** What is expected **
Within the listing below, please copy exactly the lines between the line holding "nand4_1 | 11 | 1.5 |" and the line holding "mux2_2 | 5 | 1.2 |", inclusive.

** Available records **
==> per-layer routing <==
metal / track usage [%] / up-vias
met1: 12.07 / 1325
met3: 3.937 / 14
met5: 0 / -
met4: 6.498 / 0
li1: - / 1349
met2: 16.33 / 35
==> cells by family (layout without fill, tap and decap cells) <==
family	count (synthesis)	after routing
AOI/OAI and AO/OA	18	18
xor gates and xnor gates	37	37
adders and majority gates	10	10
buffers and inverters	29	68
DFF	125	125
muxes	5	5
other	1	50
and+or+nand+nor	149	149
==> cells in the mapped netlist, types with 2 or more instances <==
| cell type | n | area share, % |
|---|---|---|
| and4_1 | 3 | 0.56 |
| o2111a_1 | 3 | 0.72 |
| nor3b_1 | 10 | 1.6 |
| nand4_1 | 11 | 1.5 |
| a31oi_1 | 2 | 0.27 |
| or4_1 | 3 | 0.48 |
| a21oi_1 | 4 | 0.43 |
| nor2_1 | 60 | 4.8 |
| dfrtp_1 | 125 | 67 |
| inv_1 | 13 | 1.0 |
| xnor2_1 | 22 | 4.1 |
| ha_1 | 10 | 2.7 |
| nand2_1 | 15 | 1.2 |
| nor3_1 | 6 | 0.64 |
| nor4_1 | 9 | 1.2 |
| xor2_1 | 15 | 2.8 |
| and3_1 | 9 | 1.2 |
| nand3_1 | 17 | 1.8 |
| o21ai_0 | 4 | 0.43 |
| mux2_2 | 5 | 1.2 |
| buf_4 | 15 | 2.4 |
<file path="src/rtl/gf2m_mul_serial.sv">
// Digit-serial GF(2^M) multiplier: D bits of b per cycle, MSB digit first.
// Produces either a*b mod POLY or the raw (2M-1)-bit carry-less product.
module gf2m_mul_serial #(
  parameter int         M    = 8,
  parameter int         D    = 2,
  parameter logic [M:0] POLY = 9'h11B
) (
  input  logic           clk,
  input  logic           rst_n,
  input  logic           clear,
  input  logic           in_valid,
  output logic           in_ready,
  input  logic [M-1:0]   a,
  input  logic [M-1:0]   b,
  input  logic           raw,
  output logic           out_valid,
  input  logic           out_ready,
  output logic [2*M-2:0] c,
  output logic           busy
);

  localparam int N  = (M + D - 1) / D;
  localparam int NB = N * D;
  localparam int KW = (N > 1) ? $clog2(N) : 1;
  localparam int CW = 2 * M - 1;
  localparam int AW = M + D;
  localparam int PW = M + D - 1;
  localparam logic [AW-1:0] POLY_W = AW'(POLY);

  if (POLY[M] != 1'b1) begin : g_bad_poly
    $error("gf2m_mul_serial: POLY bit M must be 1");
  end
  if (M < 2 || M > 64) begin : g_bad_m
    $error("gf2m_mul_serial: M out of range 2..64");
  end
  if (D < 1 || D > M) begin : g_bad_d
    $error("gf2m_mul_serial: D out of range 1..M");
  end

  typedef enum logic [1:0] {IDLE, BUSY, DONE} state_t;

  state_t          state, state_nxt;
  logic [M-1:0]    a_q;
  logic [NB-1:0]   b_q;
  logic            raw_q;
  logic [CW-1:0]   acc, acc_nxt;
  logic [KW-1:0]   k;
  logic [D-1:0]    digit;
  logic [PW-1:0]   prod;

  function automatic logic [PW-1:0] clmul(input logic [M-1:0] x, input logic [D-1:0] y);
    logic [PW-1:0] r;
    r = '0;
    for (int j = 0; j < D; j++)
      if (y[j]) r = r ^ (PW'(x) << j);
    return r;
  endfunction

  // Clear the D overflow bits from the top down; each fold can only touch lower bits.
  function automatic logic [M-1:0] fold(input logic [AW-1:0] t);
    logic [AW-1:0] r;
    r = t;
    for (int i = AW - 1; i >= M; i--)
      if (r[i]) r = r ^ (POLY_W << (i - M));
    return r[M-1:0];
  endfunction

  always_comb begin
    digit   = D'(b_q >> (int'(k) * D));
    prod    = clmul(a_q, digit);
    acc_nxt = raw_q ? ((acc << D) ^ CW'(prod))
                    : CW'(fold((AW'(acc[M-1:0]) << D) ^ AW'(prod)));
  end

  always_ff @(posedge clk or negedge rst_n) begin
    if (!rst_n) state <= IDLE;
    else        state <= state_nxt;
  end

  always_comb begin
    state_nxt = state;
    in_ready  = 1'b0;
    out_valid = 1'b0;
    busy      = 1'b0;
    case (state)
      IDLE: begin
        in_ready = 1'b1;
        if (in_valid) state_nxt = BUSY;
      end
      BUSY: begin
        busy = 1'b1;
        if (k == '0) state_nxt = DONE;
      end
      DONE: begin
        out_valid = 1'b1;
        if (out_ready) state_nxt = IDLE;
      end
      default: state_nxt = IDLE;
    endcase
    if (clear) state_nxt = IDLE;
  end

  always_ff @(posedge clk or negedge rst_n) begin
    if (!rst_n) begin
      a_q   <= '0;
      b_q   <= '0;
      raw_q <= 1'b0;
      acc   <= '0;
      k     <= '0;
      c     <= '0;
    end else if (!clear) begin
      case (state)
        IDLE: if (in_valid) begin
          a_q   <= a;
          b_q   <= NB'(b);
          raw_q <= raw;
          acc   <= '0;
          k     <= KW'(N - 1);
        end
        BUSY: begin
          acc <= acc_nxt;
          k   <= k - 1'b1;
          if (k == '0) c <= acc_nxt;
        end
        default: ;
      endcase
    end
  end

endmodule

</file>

** Written reply **
| nand4_1 | 11 | 1.5 |
| a31oi_1 | 2 | 0.27 |
| or4_1 | 3 | 0.48 |
| a21oi_1 | 4 | 0.43 |
| nor2_1 | 60 | 4.8 |
| dfrtp_1 | 125 | 67 |
| inv_1 | 13 | 1.0 |
| xnor2_1 | 22 | 4.1 |
| ha_1 | 10 | 2.7 |
| nand2_1 | 15 | 1.2 |
| nor3_1 | 6 | 0.64 |
| nor4_1 | 9 | 1.2 |
| xor2_1 | 15 | 2.8 |
| and3_1 | 9 | 1.2 |
| nand3_1 | 17 | 1.8 |
| o21ai_0 | 4 | 0.43 |
| mux2_2 | 5 | 1.2 |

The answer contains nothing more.